There isn't another club in the world that has the pace or quality on the counter-attack that Los Blancos possess, though Atletico is likely to give them far less opportunities to break in space. Still, Bale and Ronaldo don't need much space to change a game in an instant.
Another concern for Real Madrid will be the absence of stabilizing midfielder Xabi Alonso, who is ineligible to play due to accumulating yellow cards in consecutive matches. His presence has been a big part of Real Madrid's recent successes, and his pairing with Luka Modric has been one of the more underrated aspects of Los Blancos.
One of the really interesting factors in this final will be how each team approaches the La Liga slate.

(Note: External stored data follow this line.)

===== src/rtl/fifo_write_port_arbiter.sv =====
// Packet-granular round-robin arbiter sharing one asynchronous-FIFO write port among requesters.
// Optional grant watchdog is built when FIFO_WRITE_PORT_ARBITER_WATCHDOG_EN is defined.
module fifo_write_port_arbiter #(
    parameter int REQUESTER_COUNT = 4,
    parameter int DATA_WIDTH      = 16,
    parameter int WATCHDOG_CYCLES = 256
) (
    input  logic                                  clock,
    input  logic                                  reset_n,
    input  logic [REQUESTER_COUNT-1:0]            request,
    input  logic [REQUESTER_COUNT*DATA_WIDTH-1:0] request_data,
    input  logic [REQUESTER_COUNT-1:0]            request_last,
    input  logic                                  fifo_full,
    output logic [REQUESTER_COUNT-1:0]            grant,
    output logic [REQUESTER_COUNT-1:0]            accept,
    output logic                                  fifo_write_enable,
    output logic [DATA_WIDTH-1:0]                 fifo_write_data,
    output logic [$clog2(REQUESTER_COUNT)-1:0]    active_index,
    output logic                                  busy,
    output logic                                  watchdog_expired
);

    localparam int INDEX_WIDTH = $clog2(REQUESTER_COUNT);

    typedef enum logic {
        IDLE    = 1'b0,
        GRANTED = 1'b1
    } state_t;

    state_t                     state;
    state_t                     state_next;
    logic [INDEX_WIDTH-1:0]     rr_ptr;
    logic [INDEX_WIDTH-1:0]     rr_next;
    logic [INDEX_WIDTH-1:0]     index_next;
    logic [REQUESTER_COUNT-1:0] grant_next;
    logic [INDEX_WIDTH-1:0]     winner;
    logic [INDEX_WIDTH-1:0]     candidate;
    logic                       winner_found;
    logic                       xfer;
    logic                       wd_force;

    if (REQUESTER_COUNT < 2 || WATCHDOG_CYCLES < 2) begin : g_param_check
        $error("fifo_write_port_arbiter: REQUESTER_COUNT and WATCHDOG_CYCLES must both be at least 2");
    end

    // Search upward from rr_ptr with wrap; the first requesting index wins.
    // NOTE: combinational blocks use blocking assignments and give every output a default first, so no latch is inferred.
    always_comb begin
        winner_found = 1'b0;
        winner       = '0;
        candidate    = '0;
        for (int i = 0; i < REQUESTER_COUNT; i++) begin
            candidate = INDEX_WIDTH'((int'(rr_ptr) + i) % REQUESTER_COUNT);
            if (!winner_found && request[candidate]) begin
                winner_found = 1'b1;
                winner       = candidate;
            end
        end
    end

    assign busy              = (state == GRANTED);
    assign xfer              = busy && request[active_index] && !fifo_full;
    assign fifo_write_enable = xfer;
    assign accept            = grant & {REQUESTER_COUNT{xfer}};
    assign fifo_write_data   = request_data[active_index*DATA_WIDTH +: DATA_WIDTH];

    always_comb begin
        state_next = state;
        index_next = active_index;
        rr_next    = rr_ptr;
        grant_next = grant;
        case (state)
            IDLE: begin
                if (winner_found) begin
                    state_next         = GRANTED;
                    index_next         = winner;
                    rr_next            = (winner == INDEX_WIDTH'(REQUESTER_COUNT - 1)) ? '0 : winner + 1'b1;
                    grant_next         = '0;
                    grant_next[winner] = 1'b1;
                end
            end
            GRANTED: begin
                if ((xfer && request_last[active_index]) || wd_force) begin
                    state_next = IDLE;
                    grant_next = '0;
                end
            end
            default: begin
                state_next = IDLE;
                grant_next = '0;
            end
        endcase
    end

    // NOTE: reset is synchronous and active-low, so it is only observed at a clock edge.
    always_ff @(posedge clock) begin
        if (!reset_n) begin
            state        <= IDLE;
            active_index <= '0;
            rr_ptr       <= '0;
            grant        <= '0;
        end else begin
            state        <= state_next;
            active_index <= index_next;
            rr_ptr       <= rr_next;
            grant        <= grant_next;
        end
    end

`ifdef FIFO_WRITE_PORT_ARBITER_WATCHDOG_EN
    localparam int WD_WIDTH = $clog2(WATCHDOG_CYCLES);

    logic [WD_WIDTH-1:0] wd_count;
    logic                wd_expired_q;

    // Counts only granted cycles where the owner has no beat; a full-FIFO stall keeps request high.
    assign wd_force = busy && !request[active_index] &&
                      (wd_count == WD_WIDTH'(WATCHDOG_CYCLES - 1));

    always_ff @(posedge clock) begin
        if (!reset_n) begin
            wd_count     <= '0;
            wd_expired_q <= 1'b0;
        end else begin
            wd_expired_q <= wd_force;
            if (!busy || request[active_index] || wd_force) begin
                wd_count <= '0;
            end else begin
                wd_count <= wd_count + 1'b1;
            end
        end
    end

    assign watchdog_expired = wd_expired_q;
`else
    assign wd_force         = 1'b0;
    assign watchdog_expired = 1'b0;
`endif

endmodule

Could Real Madrid decide to concede the La Liga title to Atletico Madrid, knowing they'll have five games in 20 days to close the season? Could that factor convince them to prioritize the UCL final rather than a La Liga title, knowing they already also have the Copa del Rey won?
Probably not. While Atletico Madrid needs to lose for Los Blancos to get back into the title hunt, Real holds a sizable advantage in goal differential, and Atletico still has to play Barcelona on the final day of the season. A triple is within Real Madrid's grasp.

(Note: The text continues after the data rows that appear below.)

<file path="config.mk">
export PLATFORM = sky130hd
export DESIGN_NAME = intc_irq_sequencer
export DESIGN_NICKNAME = d
export VERILOG_FILES = /design/src/rtl/intc_irq_sequencer.sv
export SDC_FILE = /design/constraint.sdc
export NUM_CORES = 1
export LEC_CHECK = 0
export BUFFER_PORTS_ARGS = -buffer_cell sky130_fd_sc_hd__buf_2
export CAP_MARGIN = 20
export CORE_ASPECT_RATIO = 0.75
export CORE_MARGIN = 5
export CORE_UTILIZATION = 30
export DETAILED_ROUTE_END_ITERATION = 10
export PLACE_DENSITY = 0.54
export SYNTH_ARGS = -nofsm -noshare
export SYNTH_HDL_FRONTEND = slang
export SYNTH_SLANG_ARGS = --single-unit
</file>
<file path="constraint.sdc">
create_clock -name clk -period 1.98 [get_ports clk]
set_input_delay 0.297 -clock clk [delete_from_list [all_inputs] [get_ports clk]]
set_output_delay 0.297 -clock clk [all_outputs]
set_load 0.02 [all_outputs]
</file>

So, how will matchup No. 5 between these teams play out?
Atletico Madrid are going to want a slower game, a chaotic game in the midfield and they will likely look for every which way to keep Real Madrid from getting into a rhythm. They will likely be cautious (if not opportunistic) in the attack, knowing how dangerous Real Madrid are once they get into space on the counter-attack.
Unlike Bayern Munich, they won't be concerned with possession or getting numbers forward right away. They'll be cautious but calculated, disruptive but positive, a side that will likely be pleased to take a scoreless draw into extra time if it comes to that.

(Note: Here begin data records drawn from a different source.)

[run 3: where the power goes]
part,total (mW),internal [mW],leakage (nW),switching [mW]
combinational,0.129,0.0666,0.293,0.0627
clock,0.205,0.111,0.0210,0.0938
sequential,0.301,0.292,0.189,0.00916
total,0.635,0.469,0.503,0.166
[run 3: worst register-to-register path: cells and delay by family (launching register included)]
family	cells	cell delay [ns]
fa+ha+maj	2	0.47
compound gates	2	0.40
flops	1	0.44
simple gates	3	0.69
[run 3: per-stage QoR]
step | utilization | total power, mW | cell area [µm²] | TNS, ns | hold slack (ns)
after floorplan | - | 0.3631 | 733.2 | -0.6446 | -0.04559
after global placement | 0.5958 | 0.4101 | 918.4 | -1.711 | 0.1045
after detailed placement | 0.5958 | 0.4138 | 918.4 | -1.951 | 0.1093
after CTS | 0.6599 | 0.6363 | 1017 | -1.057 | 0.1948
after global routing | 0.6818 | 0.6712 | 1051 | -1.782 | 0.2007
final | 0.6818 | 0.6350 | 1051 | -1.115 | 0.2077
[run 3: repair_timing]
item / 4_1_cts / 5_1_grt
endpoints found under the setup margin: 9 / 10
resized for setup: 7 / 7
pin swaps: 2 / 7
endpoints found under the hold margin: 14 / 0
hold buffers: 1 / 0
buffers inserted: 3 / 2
==> config.mk <==
export PLATFORM = sky130hd
export DESIGN_NAME = axi_st_downsizer
export DESIGN_NICKNAME = d
export VERILOG_FILES = /design/src/rtl/axi_st_downsizer.sv
export SDC_FILE = /design/constraint.sdc
export NUM_CORES = 1
export LEC_CHECK = 0
export CAP_MARGIN = 0
export CORE_MARGIN = 10
export CORE_UTILIZATION = 52
export CTS_CLUSTER_SIZE = 8
export DETAILED_ROUTE_END_ITERATION = 16
export PLACE_DENSITY = 0.88
export SLEW_MARGIN = 25
export SYNTH_ARGS = -nofsm -noshare
export SYNTH_HDL_FRONTEND = slang
export SYNTH_SLANG_ARGS = --single-unit
==> constraint.sdc <==
create_clock -name clk -period 5.1 [get_ports clk]
set_clock_uncertainty 0.05 [all_clocks]
set_input_delay 1.53 -clock clk [delete_from_list [all_inputs] [get_ports clk]]
set_output_delay 1.53 -clock clk [all_outputs]
set_load 0.1 [all_outputs]
==> src/rtl/axi_st_downsizer.sv <==
// AXI Stream downsizer: accepts wide beats and emits one kept symbol per output
// beat in ascending index order, skipping null symbols and carrying sideband.
module axi_st_downsizer #(
  parameter int SYMBOL_W   = 8,
  parameter int SYMBOL_NUM = 8,
  parameter int TID_W      = 8,
  parameter int TDEST_W    = 8,
  parameter int TUSER_W    = 8
) (
  input  logic                           clk,
  input  logic                           rst_n,
  input  logic                           s_tvalid,
  output logic                           s_tready,
  input  logic [SYMBOL_W*SYMBOL_NUM-1:0] s_tdata,
  input  logic [SYMBOL_NUM-1:0]          s_tstrb,
  input  logic [SYMBOL_NUM-1:0]          s_tkeep,
  input  logic                           s_tlast,
  input  logic [TID_W-1:0]               s_tid,
  input  logic [TDEST_W-1:0]             s_tdest,
  input  logic [TUSER_W-1:0]             s_tuser,
  output logic                           m_tvalid,
  input  logic                           m_tready,
  output logic [SYMBOL_W-1:0]            m_tdata,
  output logic                           m_tstrb,
  output logic                           m_tkeep,
  output logic                           m_tlast,
  output logic [TID_W-1:0]               m_tid,
  output logic [TDEST_W-1:0]             m_tdest,
  output logic [TUSER_W-1:0]             m_tuser,
  output logic                           err_null_last
);

  localparam int DATA_W = SYMBOL_W * SYMBOL_NUM;
  localparam int IDX_W  = (SYMBOL_NUM > 1) ? $clog2(SYMBOL_NUM) : 1;

  typedef enum logic [0:0] {
    EMPTY = 1'b0,
    SHIFT = 1'b1
  } state_t;

  state_t                  state_r, state_nxt_s;
  logic [SYMBOL_NUM-1:0]   rem_r, rem_nxt_s;
  logic [DATA_W-1:0]       data_r;
  logic [SYMBOL_NUM-1:0]   strb_r;
  logic                    last_r;
  logic [TID_W-1:0]        tid_r;
  logic [TDEST_W-1:0]      tdest_r;
  logic [TUSER_W-1:0]      tuser_r;
  logic                    rst_done_r;
  logic                    err_r, err_nxt_s;

  logic [SYMBOL_NUM-1:0]   sel_oh_s;
  logic [IDX_W-1:0]        sel_idx_s;
  logic                    full_s;
  logic                    last_sym_s;
  logic                    s_hs_s, m_hs_s, load_s, null_s;

  // Lowest set bit of the remaining mask selects the symbol to emit.
  always_comb begin
    sel_idx_s = {IDX_W{1'b0}};
    for (int i = SYMBOL_NUM - 1; i >= 0; i--) begin
      if (rem_r[i]) begin
        sel_idx_s = IDX_W'(i);
      end else begin
        sel_idx_s = sel_idx_s;
      end
    end
  end

  assign sel_oh_s   = rem_r & (~rem_r + SYMBOL_NUM'(1'b1));
  assign full_s     = (state_r == SHIFT);
  assign last_sym_s = (rem_r != {SYMBOL_NUM{1'b0}}) && ((rem_r & ~sel_oh_s) == {SYMBOL_NUM{1'b0}});

  assign s_tready = rst_done_r & (~full_s | (last_sym_s & m_tready));
  assign s_hs_s   = s_tvalid & s_tready;
  assign m_hs_s   = full_s & m_tready;
  assign load_s   = s_hs_s & (s_tkeep != {SYMBOL_NUM{1'b0}});
  assign null_s   = s_hs_s & (s_tkeep == {SYMBOL_NUM{1'b0}});

  assign m_tvalid      = full_s;
  assign m_tdata       = data_r[sel_idx_s*SYMBOL_W +: SYMBOL_W];
  assign m_tstrb       = strb_r[sel_idx_s];
  assign m_tkeep       = 1'b1;
  assign m_tlast       = last_r & last_sym_s;
  assign m_tid         = tid_r;
  assign m_tdest       = tdest_r;
  assign m_tuser       = tuser_r;
  assign err_null_last = err_r;

  // Next state, next remaining mask and null-last error decision.
  always_comb begin
    state_nxt_s = state_r;
    rem_nxt_s   = rem_r;
    err_nxt_s   = null_s & s_tlast;
    case (state_r)
      EMPTY: begin
        if (load_s) begin
          state_nxt_s = SHIFT;
          rem_nxt_s   = s_tkeep;
        end else begin
          state_nxt_s = EMPTY;
          rem_nxt_s   = {SYMBOL_NUM{1'b0}};
        end
      end
      SHIFT: begin
        if (m_hs_s && last_sym_s) begin
          if (load_s) begin
            state_nxt_s = SHIFT;
            rem_nxt_s   = s_tkeep;
          end else begin
            state_nxt_s = EMPTY;
            rem_nxt_s   = {SYMBOL_NUM{1'b0}};
          end
        end else if (m_hs_s) begin
          state_nxt_s = SHIFT;
          rem_nxt_s   = rem_r & ~sel_oh_s;
        end else begin
          state_nxt_s = SHIFT;
          rem_nxt_s   = rem_r;
        end
      end
      default: begin
        state_nxt_s = EMPTY;
        rem_nxt_s   = {SYMBOL_NUM{1'b0}};
      end
    endcase
  end

  // State, mask, error pulse and reset-release tracking registers.
  always_ff @(posedge clk or negedge rst_n) begin
    if (!rst_n) begin
      state_r    <= EMPTY;
      rem_r      <= {SYMBOL_NUM{1'b0}};
      err_r      <= 1'b0;
      rst_done_r <= 1'b0;
    end else begin
      state_r    <= state_nxt_s;
      rem_r      <= rem_nxt_s;
      err_r      <= err_nxt_s;
      rst_done_r <= 1'b1;
    end
  end

  // Holding register for the accepted beat payload and sideband.
  always_ff @(posedge clk or negedge rst_n) begin
    if (!rst_n) begin
      data_r  <= {DATA_W{1'b0}};
      strb_r  <= {SYMBOL_NUM{1'b0}};
      last_r  <= 1'b0;
      tid_r   <= {TID_W{1'b0}};
      tdest_r <= {TDEST_W{1'b0}};
      tuser_r <= {TUSER_W{1'b0}};
    end else if (load_s) begin
      data_r  <= s_tdata;
      strb_r  <= s_tstrb;
      last_r  <= s_tlast;
      tid_r   <= s_tid;
      tdest_r <= s_tdest;
      tuser_r <= s_tuser;
    end
  end

endmodule

* After elaboration in Yosys (flattened, before gate mapping)
Index checks and enable logic that the tools add are counted.
** Word-level totals
- Bits of input ports :: 109
- Bits in registers :: 108
** Cells by class
- Add/sub/neg operators :: 1
- Reductions and logical operators :: 6
- Shift operators :: 1
- Mux-type cells :: 17
- $lt $le $gt $ge :: 1
- Equality and inequality tests :: 1
- Bitwise logic cells :: 14
** Operators by type and width (number)
- 64-bit by 7-bit indexed part select with 8-bit output :: 1
- 3-bit 2-to-1 mux :: 8
- 8-bit 2-to-1 mux :: 3
- 8-bit bitwise AND :: 2
- 8-bit logical NOT :: 2
- 8-bit NOT :: 2
- 8-bit case mux with 2 select lines :: 1
- 8-bit nonzero test :: 2
- 8-bit by 1-bit adder with 8-bit output (second input constant) :: 1
- 1-bit bitwise AND :: 8
- 3-bit by 4-bit less-than comparator with 1-bit output (second input constant) :: 1
- 1-bit binary-select mux with 3-bit select :: 1
- 1-bit 2-to-1 mux :: 3
- 3-bit by 1-bit != test with 1-bit output (second input constant) :: 1
- 1-bit logical AND :: 2
- 1-bit case mux with 2 select lines :: 1
- 1-bit NOT :: 1
- 1-bit OR :: 1

* Logic depth before layout (Yosys ltp)
Gate-level depths: netlist of the first run.
- Word-level depth :: 15
- Mapped depth :: 9
- Depth with buffers taken out :: 5

* Worst setup path before layout of the first run
No wires, ideal clock.
- Path type :: register -> output
- From :: register rem_r[4]
- To :: output port m_tdata[0]
- Required time :: 3.520 ns
- Slack :: -1.395 ns
- Path buffers :: 2
- Cell stages (with the launch flop) :: 8
- Arrival :: 4.915 ns
- Cell sequence :: dfrtp_1 > clkbuf_1 > nor2_1 > o21ai_0 > a21oi_1 > clkbuf_1 > mux2_2 > nor4_1
** On the way
- Cells in the longest elaborated chain, start to end :: 6
** RTL lines
- start, declared :: line 42 : logic [SYMBOL_NUM-1:0] rem_r, rem_nxt_s;
- start signal, assigned :: line 133 : rem_r <= {SYMBOL_NUM{1'b0}};
- start signal, assigned :: line 138 : rem_r <= rem_nxt_s;
- 3-bit 2-to-1 mux (5 in series) :: line 62 : if (rem_r[i]) begin
- 64-bit by 7-bit indexed part select with 8-bit output :: line 81 : assign m_tdata = data_r[sel_idx_s*SYMBOL_W +: SYMBOL_W];
- end, declared :: line 23 : output logic [SYMBOL_W-1:0] m_tdata,
No other way between the ends.

* Worst setup path after layout of the first run
- From :: input port m_tready
- To :: output port s_tready
** On the way
- Cells in the longest elaborated chain, start to end :: 3
** RTL lines
- start, declared :: line 22 : input logic m_tready,
- 1-bit bitwise AND :: line 74 : assign s_tready = rst_done_r & (~full_s | (last_sym_s & m_tready));
- 1-bit OR :: line 74
- 1-bit bitwise AND :: line 74
- end, declared :: line 13 : output logic s_tready,
No other way between the ends.

==> results of run 1 <==
logic make-up (layout without fill, tap and decap cells):
logic type	Yosys count	in the layout	synth area share (%)
AO/OA/AOI/OAI	31	31	4.38
adder cells (fa/ha/maj)	1	1	0.194
buffers and inverters	28	170	2.91
flip-flops	108	108	52.3
multiplexers	129	129	30.2
other	1	2	0.0726
AND/OR/NAND/NOR	108	108	9.95
final cells by class:
type | instances | area share, %
inverters | 2 | 0.106
clock inverters | 6 | 0.916
repair buffers | 152 | 22.2
clock buffers | 10 | 1.94
multi-input cells | 271 | 34.5
flip-flops and latches | 108 | 38.1
well taps | 133 | 2.34
worst register-to-register path: stages, from the launching register on:
cell and delay (ps):
dfrtp_1 620, maj3_1 460, o22ai_1 220, a21boi_0 150
a311o_2 520, buf_4 280, mux2_4 330
how the worst max path moves through the flow:
stage | end | from | cells past startpoint | slack (ps)
floorplan | m_tdata[0] | rem_r[4] | 7 | -220
global placement | s_tready | m_tready | 5 | 630
detailed placement | s_tready | m_tready | 5 | 600
CTS | s_tready | m_tready | 5 | 600
global route | m_tdata[0] | rem_r[0] | 6 | 460
finish | s_tready | m_tready | 5 | 600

After four meetings with Real Madrid, they know that a few poor seconds can spoil an entire 90 minutes. They'll play cagey.
Real Madrid will likely have far more possession than they did against Bayern, meanwhile, and you'd guess they'd look to stretch Atletico as much as possible to isolate Ronaldo and Bale in pockets of space out wide. Modric in the midfield will need to play a flawless game, while Pepe and Sergio Ramos will be tasked with keeping Costa frustrated.
Very quietly, Real Madrid have allowed just two goals in their last nine matches. The defense has stepped up in a big way, which makes Los Blancos able to recoil defensively before striking like a threatened cobra when they regain possession.
In the end, it's hard to ignore Real Madrid's star power. Too many players are capable of too much brilliance, and the way they brushed aside the defending European champions looked like the performance of a team who knew they weren't going to be stopped.
This one should be a thriller, but Real Madrid will prevail, winning 2-1.